La inmortalidad no es moco de pavo. Una cualidad, a simple vista codiciada por muchos, puede ser una terrible carga para quien la soporta desde hace siglos. Como los vampiros, atrapados para siempre en su cuerpo y en su eterna juventud, Wolverine tiene la capacidad de la auto-sanación, la imposibilidad de envejecer y, por ende, de morir. Nuestro héroe mutante es inmortal pero alguien ha descubierto la cura, el método para otorgarle finitud a su vida, para darle lo que todos tenemos pero no todos queremos, una vida común y corriente: enamorarse, tener hijos, trabajar, envejecer, morir. ¿Quién podría rechazar semejante oferta? A pesar del sufrimiento perenne, de ver morir a quienes ama, de una existencia vana, Wolverine no está dispuesto a entregar el don que lo hace tan especial, acaso en busca de esa muerte honorable que tanto se merece. No importa cuán tentadora resulte la oferta de mortalidad ni cuán miserable sea la vida de nuestro protagonista, deshacerse del don no es una opción.

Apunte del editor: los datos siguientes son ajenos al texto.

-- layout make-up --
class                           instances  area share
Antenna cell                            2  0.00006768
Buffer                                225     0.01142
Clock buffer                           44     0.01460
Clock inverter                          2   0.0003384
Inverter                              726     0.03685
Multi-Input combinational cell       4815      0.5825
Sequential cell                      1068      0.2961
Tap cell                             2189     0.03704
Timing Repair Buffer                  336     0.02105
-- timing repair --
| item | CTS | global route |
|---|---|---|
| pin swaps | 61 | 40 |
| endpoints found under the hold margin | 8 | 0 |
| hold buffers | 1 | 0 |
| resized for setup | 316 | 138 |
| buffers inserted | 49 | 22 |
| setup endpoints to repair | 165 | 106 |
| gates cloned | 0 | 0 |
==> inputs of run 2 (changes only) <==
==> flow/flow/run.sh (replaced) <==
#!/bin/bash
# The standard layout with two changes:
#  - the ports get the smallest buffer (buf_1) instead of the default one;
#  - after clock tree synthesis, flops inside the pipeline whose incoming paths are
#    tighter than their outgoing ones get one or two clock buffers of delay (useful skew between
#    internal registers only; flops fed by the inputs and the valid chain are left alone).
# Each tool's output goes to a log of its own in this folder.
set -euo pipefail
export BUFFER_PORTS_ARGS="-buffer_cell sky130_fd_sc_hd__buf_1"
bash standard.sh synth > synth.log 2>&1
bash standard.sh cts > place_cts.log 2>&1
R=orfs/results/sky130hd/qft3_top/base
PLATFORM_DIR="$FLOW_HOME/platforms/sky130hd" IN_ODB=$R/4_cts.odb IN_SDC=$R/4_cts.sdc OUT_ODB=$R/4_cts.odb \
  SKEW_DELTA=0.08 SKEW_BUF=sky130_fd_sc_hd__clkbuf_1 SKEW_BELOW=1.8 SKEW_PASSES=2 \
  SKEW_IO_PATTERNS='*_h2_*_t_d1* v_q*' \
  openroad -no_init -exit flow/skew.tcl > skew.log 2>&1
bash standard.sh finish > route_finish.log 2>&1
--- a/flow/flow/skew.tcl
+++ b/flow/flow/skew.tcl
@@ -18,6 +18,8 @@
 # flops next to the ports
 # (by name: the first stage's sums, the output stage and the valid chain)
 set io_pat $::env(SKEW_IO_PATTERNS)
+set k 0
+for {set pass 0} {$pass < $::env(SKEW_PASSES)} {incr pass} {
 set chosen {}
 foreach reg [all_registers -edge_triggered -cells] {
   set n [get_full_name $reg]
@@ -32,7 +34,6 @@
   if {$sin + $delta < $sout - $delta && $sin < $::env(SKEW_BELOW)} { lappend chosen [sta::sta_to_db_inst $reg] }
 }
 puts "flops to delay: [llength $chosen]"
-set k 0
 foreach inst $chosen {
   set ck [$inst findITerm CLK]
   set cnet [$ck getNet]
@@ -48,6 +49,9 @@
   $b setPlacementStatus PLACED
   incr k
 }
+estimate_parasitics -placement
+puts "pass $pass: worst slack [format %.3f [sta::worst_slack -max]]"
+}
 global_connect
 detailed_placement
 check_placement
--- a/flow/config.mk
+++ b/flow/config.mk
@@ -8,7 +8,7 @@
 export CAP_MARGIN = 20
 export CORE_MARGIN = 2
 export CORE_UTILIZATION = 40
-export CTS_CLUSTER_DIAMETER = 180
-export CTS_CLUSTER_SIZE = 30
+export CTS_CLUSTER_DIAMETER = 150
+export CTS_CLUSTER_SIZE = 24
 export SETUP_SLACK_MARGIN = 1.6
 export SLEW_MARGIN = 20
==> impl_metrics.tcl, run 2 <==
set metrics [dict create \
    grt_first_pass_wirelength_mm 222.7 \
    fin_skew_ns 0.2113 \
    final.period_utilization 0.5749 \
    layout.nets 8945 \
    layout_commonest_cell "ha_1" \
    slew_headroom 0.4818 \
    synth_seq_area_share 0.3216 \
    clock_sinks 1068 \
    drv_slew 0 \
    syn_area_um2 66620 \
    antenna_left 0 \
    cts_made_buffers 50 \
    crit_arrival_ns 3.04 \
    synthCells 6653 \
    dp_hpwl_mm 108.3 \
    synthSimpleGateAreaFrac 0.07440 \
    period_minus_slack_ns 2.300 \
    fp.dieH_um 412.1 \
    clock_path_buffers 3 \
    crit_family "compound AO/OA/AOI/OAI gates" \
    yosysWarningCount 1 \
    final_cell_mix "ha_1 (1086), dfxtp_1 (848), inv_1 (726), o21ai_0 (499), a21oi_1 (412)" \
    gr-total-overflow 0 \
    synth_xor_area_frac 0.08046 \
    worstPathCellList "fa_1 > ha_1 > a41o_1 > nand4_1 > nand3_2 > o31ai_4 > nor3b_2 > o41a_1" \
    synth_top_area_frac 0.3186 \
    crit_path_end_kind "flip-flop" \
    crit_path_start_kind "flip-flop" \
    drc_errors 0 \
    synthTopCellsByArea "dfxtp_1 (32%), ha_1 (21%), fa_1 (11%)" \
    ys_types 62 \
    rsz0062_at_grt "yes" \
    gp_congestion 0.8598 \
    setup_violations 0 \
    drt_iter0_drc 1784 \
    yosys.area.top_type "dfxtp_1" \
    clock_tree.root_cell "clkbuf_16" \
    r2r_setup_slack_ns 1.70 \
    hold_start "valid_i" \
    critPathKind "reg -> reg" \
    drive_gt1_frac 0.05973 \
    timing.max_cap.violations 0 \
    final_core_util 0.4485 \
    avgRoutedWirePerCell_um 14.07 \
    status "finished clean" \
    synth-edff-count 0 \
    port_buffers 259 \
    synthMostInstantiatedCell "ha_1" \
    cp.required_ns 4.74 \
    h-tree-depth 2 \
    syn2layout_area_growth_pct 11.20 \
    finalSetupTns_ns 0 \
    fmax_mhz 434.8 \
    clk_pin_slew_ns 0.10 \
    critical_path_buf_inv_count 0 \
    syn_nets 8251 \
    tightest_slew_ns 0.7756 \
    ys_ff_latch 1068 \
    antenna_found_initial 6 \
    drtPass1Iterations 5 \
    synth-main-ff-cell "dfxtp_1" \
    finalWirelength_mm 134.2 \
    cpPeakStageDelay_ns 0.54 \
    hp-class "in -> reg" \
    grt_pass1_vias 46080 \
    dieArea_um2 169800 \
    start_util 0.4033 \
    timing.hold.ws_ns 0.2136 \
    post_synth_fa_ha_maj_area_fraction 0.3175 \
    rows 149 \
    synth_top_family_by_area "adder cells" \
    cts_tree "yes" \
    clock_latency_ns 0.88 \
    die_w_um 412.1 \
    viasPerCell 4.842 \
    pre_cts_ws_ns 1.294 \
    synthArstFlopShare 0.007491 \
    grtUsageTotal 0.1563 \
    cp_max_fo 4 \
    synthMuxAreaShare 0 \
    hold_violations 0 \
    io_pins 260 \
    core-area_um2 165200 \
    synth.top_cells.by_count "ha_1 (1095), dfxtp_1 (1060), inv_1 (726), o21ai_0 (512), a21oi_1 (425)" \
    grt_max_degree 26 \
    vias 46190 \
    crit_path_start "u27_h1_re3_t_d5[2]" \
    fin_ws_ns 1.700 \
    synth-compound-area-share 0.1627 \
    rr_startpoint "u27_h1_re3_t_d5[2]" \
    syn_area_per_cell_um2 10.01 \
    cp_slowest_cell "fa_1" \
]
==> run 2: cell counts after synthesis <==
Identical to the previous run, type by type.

Alrededor de esta idea de inmortalidad versus mortalidad gira parte del hilo narrativo de la última entrega del lobezno de las garras letales. Teniendo miles de millones de años por delante, con la potencialidad desaforada que eso implica, Logan pasa sus días en el bosque, deambulando por ahí con el seño fruncido y protegiendo a todo ser vivo en peligro que se cruce por su camino, ya sean seres humanos o animalillos a la merced de despiadados cazadores, en especial osos grizzly. En una de esas hazañas, conoce a Yukio, quien le hace empezar a coquetear con la idea de la mortalidad como regalo preciado. Porque Yukio es la protegida (una especie de hija adoptiva) de Yashida, a quien Logan salvara allá por el año 1945 de la bomba de Nagasaki. Párrafo aparte merece ese prólogo, a través del cual se nos muestra la génesis de la relación Wolverine-Yashida, en una escena que pone los pelos de punta al observar cómo, en cuestión de segundos, la onda expansiva se aproxima, voraz, hacia nosotros.

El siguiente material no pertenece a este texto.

This is an optimization exercise on Yosys and OpenROAD, whose aim is small area, not a production implementation. The RTL was checked by simulation tests, not by an equivalence proof against the original design. No activity file was given, so power comes from the tool's default toggle rates.

Setup of the baseline:
==> module wqe_fetch_top, before the edit <==
module wqe_fetch_top
#(
    parameter int MAX_QP   = 16,
    parameter int SQ_DEPTH = 4096
)(
    input  logic                  clk,
    input  logic                  rst_n,
    output logic                  o_fetch_ready,
    input  logic                  i_arbit_val,
    input  logic [QPID_WIDTH-1:0] i_qp_idx,
    input  logic [MAX_QP-1:0]     i_active,
    input  logic [MAX_QP-1:0]     i_wqe_cache_alfull,
    input  logic [ADDR_WIDTH-1:0] i_sq_base,
    output logic [ADDR_WIDTH-1:0] o_axi_araddr,
    output logic                  o_axi_arvalid,
    input  logic                  i_axi_arready,
    input  logic [WQE_WIDTH-1:0]  i_axi_rdata,
    input  logic                  i_axi_rvalid,
    output logic                  o_axi_rready,
    output logic                  o_wqe_cache_wr,
    output logic [WQE_WIDTH-1:0]  o_wqe,
    input  logic [MAX_QP-1:0]     i_wqe_cache_full
);
    localparam int PI_WIDTH = $clog2(SQ_DEPTH);
    localparam int WQE_LSB  = $clog2(WQE_BYTES);
    logic                  iss;      
    logic                  rdv;      
    logic                  busy;
    logic                  grant;
    logic                  push;
    logic                  req_ok;
    logic [QPID_WIDTH-1:0] qp_q;
    logic [QPID_LSB-1:0]   body_q;
    logic [PI_WIDTH-1:0]   pi [MAX_QP];
    logic [MAX_QP-1:0]     pi_ok;
    logic [PI_WIDTH-1:0]   pi_rd;
    logic [PI_WIDTH-1:0]   pi_cur;
    logic [MAX_QP-1:0]     qsel;     
    assign grant  = o_fetch_ready & i_arbit_val;
    assign push   = o_wqe_cache_wr & ~(|(qsel & i_wqe_cache_full));
    assign req_ok = (|i_active) & ~(&i_wqe_cache_alfull);
    assign busy   = iss | o_axi_arvalid | o_axi_rready | rdv | o_wqe_cache_wr;
    always_ff @(posedge clk or negedge rst_n)
    begin
        if (!rst_n)
        begin
            o_fetch_ready  <= 1'b0;
            iss            <= 1'b0;
            o_axi_arvalid  <= 1'b0;
            o_axi_rready   <= 1'b0;
            rdv            <= 1'b0;
            o_wqe_cache_wr <= 1'b0;
        end
        else
        begin
            o_fetch_ready  <= req_ok & ((~busy & ~grant) | push);
            iss            <= grant;
            o_axi_arvalid  <= iss | (o_axi_arvalid & ~i_axi_arready);
            o_axi_rready   <= (o_axi_arvalid & i_axi_arready) | (o_axi_rready & ~i_axi_rvalid);
            rdv            <= o_axi_rready & i_axi_rvalid;
            o_wqe_cache_wr <= rdv | (o_wqe_cache_wr & (|(qsel & i_wqe_cache_full)));
        end
    end
    always_ff @(posedge clk)
    begin
        if (o_fetch_ready)
            qp_q <= i_qp_idx;
    end
    always_ff @(posedge clk)
    begin
        body_q <= ({QPID_LSB{o_axi_rready}}          & i_axi_rdata[QPID_LSB-1:0])
                | ({QPID_LSB{rdv | o_wqe_cache_wr}} & body_q);
    end
    always_comb
    begin
        for (int q = 0; q < MAX_QP; q++)
            qsel[q] = (qp_q == QPID_WIDTH'(q));
    end
    always_comb
    begin
        pi_rd = '0;
        for (int q = 0; q < MAX_QP; q++)
            pi_rd = pi_rd | ({PI_WIDTH{qsel[q] & pi_ok[q]}} & pi[q]);
    end
    always_ff @(posedge clk)
    begin
        pi_cur <= pi_rd;
    end
    always_ff @(posedge clk or negedge rst_n)
    begin
        if (!rst_n)
            pi_ok <= '0;
        else
            pi_ok <= pi_ok | ({MAX_QP{rdv}} & qsel);
    end
    always_ff @(posedge clk)
    begin
        for (int q = 0; q < MAX_QP; q++)
            if (rdv & qsel[q])
                pi[q] <= pi_inc;
    end
    logic [PI_WIDTH-1:0] pi_inc;
    always_comb
    begin
        logic c;
        c = 1'b1;
        for (int i = 0; i < PI_WIDTH; i++)
        begin
            pi_inc[i] = pi_cur[i] ^ c;
            c         = pi_cur[i] & c;
        end
    end
    localparam int AW = ADDR_WIDTH - WQE_LSB;
    localparam int GK = 4;
    localparam int NG = (AW + GK - 1) / GK;
    logic [AW-1:0] add_a, add_b, add_p, add_s;
    logic [NG-1:0] grp_g, grp_p;
    logic [NG:0]   grp_c;
    logic          rc;
    assign add_a = i_sq_base[ADDR_WIDTH-1:WQE_LSB];
    assign add_b = {{(AW-QPID_WIDTH-PI_WIDTH){1'b0}}, qp_q, pi_cur};
    assign add_p = add_a ^ add_b;
    always_comb
    begin
        for (int g = 0; g < NG; g++)
        begin
            grp_g[g] = 1'b0;
            grp_p[g] = 1'b1;
            for (int i = g * GK; i < (g + 1) * GK && i < AW; i++)
            begin
                grp_g[g] = (add_a[i] & add_b[i]) | (add_p[i] & grp_g[g]);
                grp_p[g] = grp_p[g] & add_p[i];
            end
        end
        begin
            logic [NG-1:0] pg, pp;
            pg = grp_g;
            pp = grp_p;
            for (int d = 1; d < NG; d = d * 2)
                for (int i = 2 * d - 1; i < NG; i = i + 2 * d)
                begin
                    pg[i] = pg[i] | (pp[i] & pg[i-d]);
                    pp[i] = pp[i] & pp[i-d];
                end
            for (int d = 8; d >= 1; d = d / 2)
                for (int i = 3 * d - 1; i < NG; i = i + 2 * d)
                begin
                    pg[i] = pg[i] | (pp[i] & pg[i-d]);
                    pp[i] = pp[i] & pp[i-d];
                end
            grp_c = {pg, 1'b0};
        end
        for (int g = 0; g < NG; g++)
        begin
            rc = grp_c[g];
            for (int i = g * GK; i < (g + 1) * GK && i < AW; i++)
            begin
                add_s[i] = add_p[i] ^ rc;
                rc = (add_a[i] & add_b[i]) | (add_p[i] & rc);
            end
        end
    end
    assign o_axi_araddr = {add_s, i_sq_base[WQE_LSB-1:0]};
    assign o_wqe = {{PAD_WIDTH{1'b0}}, qp_q, body_q};
endmodule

Fascinado ante los poderes del mutante, Yashida (enfermo terminal, ahora en su vejez) manda llamar al amigo Logan para darle su último adiós, pretexto para, en realidad, obtener de él su poder de sanación y la tan venerada inmortalidad, plan que perpetra junto con su médica oncóloga, una mutante para el infarto. Es así como Logan se va volviendo cada vez más mortal y se va “humanizando”, lo que trae de la mano un nuevo amor (la hija de Yashida) y una supuesta calma que vendría con el combo vida común y corriente. Pero no. Logan no acepta este nuevo destino de la mortalidad y lucha para recobrar sus poderes, rescatar a la “princesa” y restaurar el orden natural de las cosas, ese orden que no le proporciona felicidad alguna pero que, por algún motivo, no puede abandonar. Esto implica patear culos a mansalva, pero ojo, no cualquier culo: ninjas, yakuzas y un Silver Samurai gigante. Toda la cultura japonesa milenaria y moderna fusionadas cual pastiche desaforado.
En el medio de todo, aparece en sueños Jean, con recriminaciones varias e insistentes pedidos para que Logan decida finalmente unirse a ella y acompañarla en su vida eterna celestial, algo que Logan pareciera anhelar. Jean (siempre sexy en su babydoll) se revela como una presencia onírica, a la vez que voz de la conciencia, que le va marcando el camino y celebrando su cercanía a la muerte. Después de todo, Jean es más que merecedora de ello, tras haber muerto a manos de su propio amado. Pero, muy a pesar del amor que Logan aún siente por ella, de la culpa, de su propia existencia miserable, nuestro mutante no puede escapar a su propia naturaleza. O, tal vez, no quiere, porque en el fondo sabe que el inevitable futuro está cerca, ese porvenir (con viaje al pasado incluido) que alberga no solo la esperanza de toda la raza mutante sino de todos los fanáticos de X-Men, que se deleitarán particularmente con la secuencia post-créditos.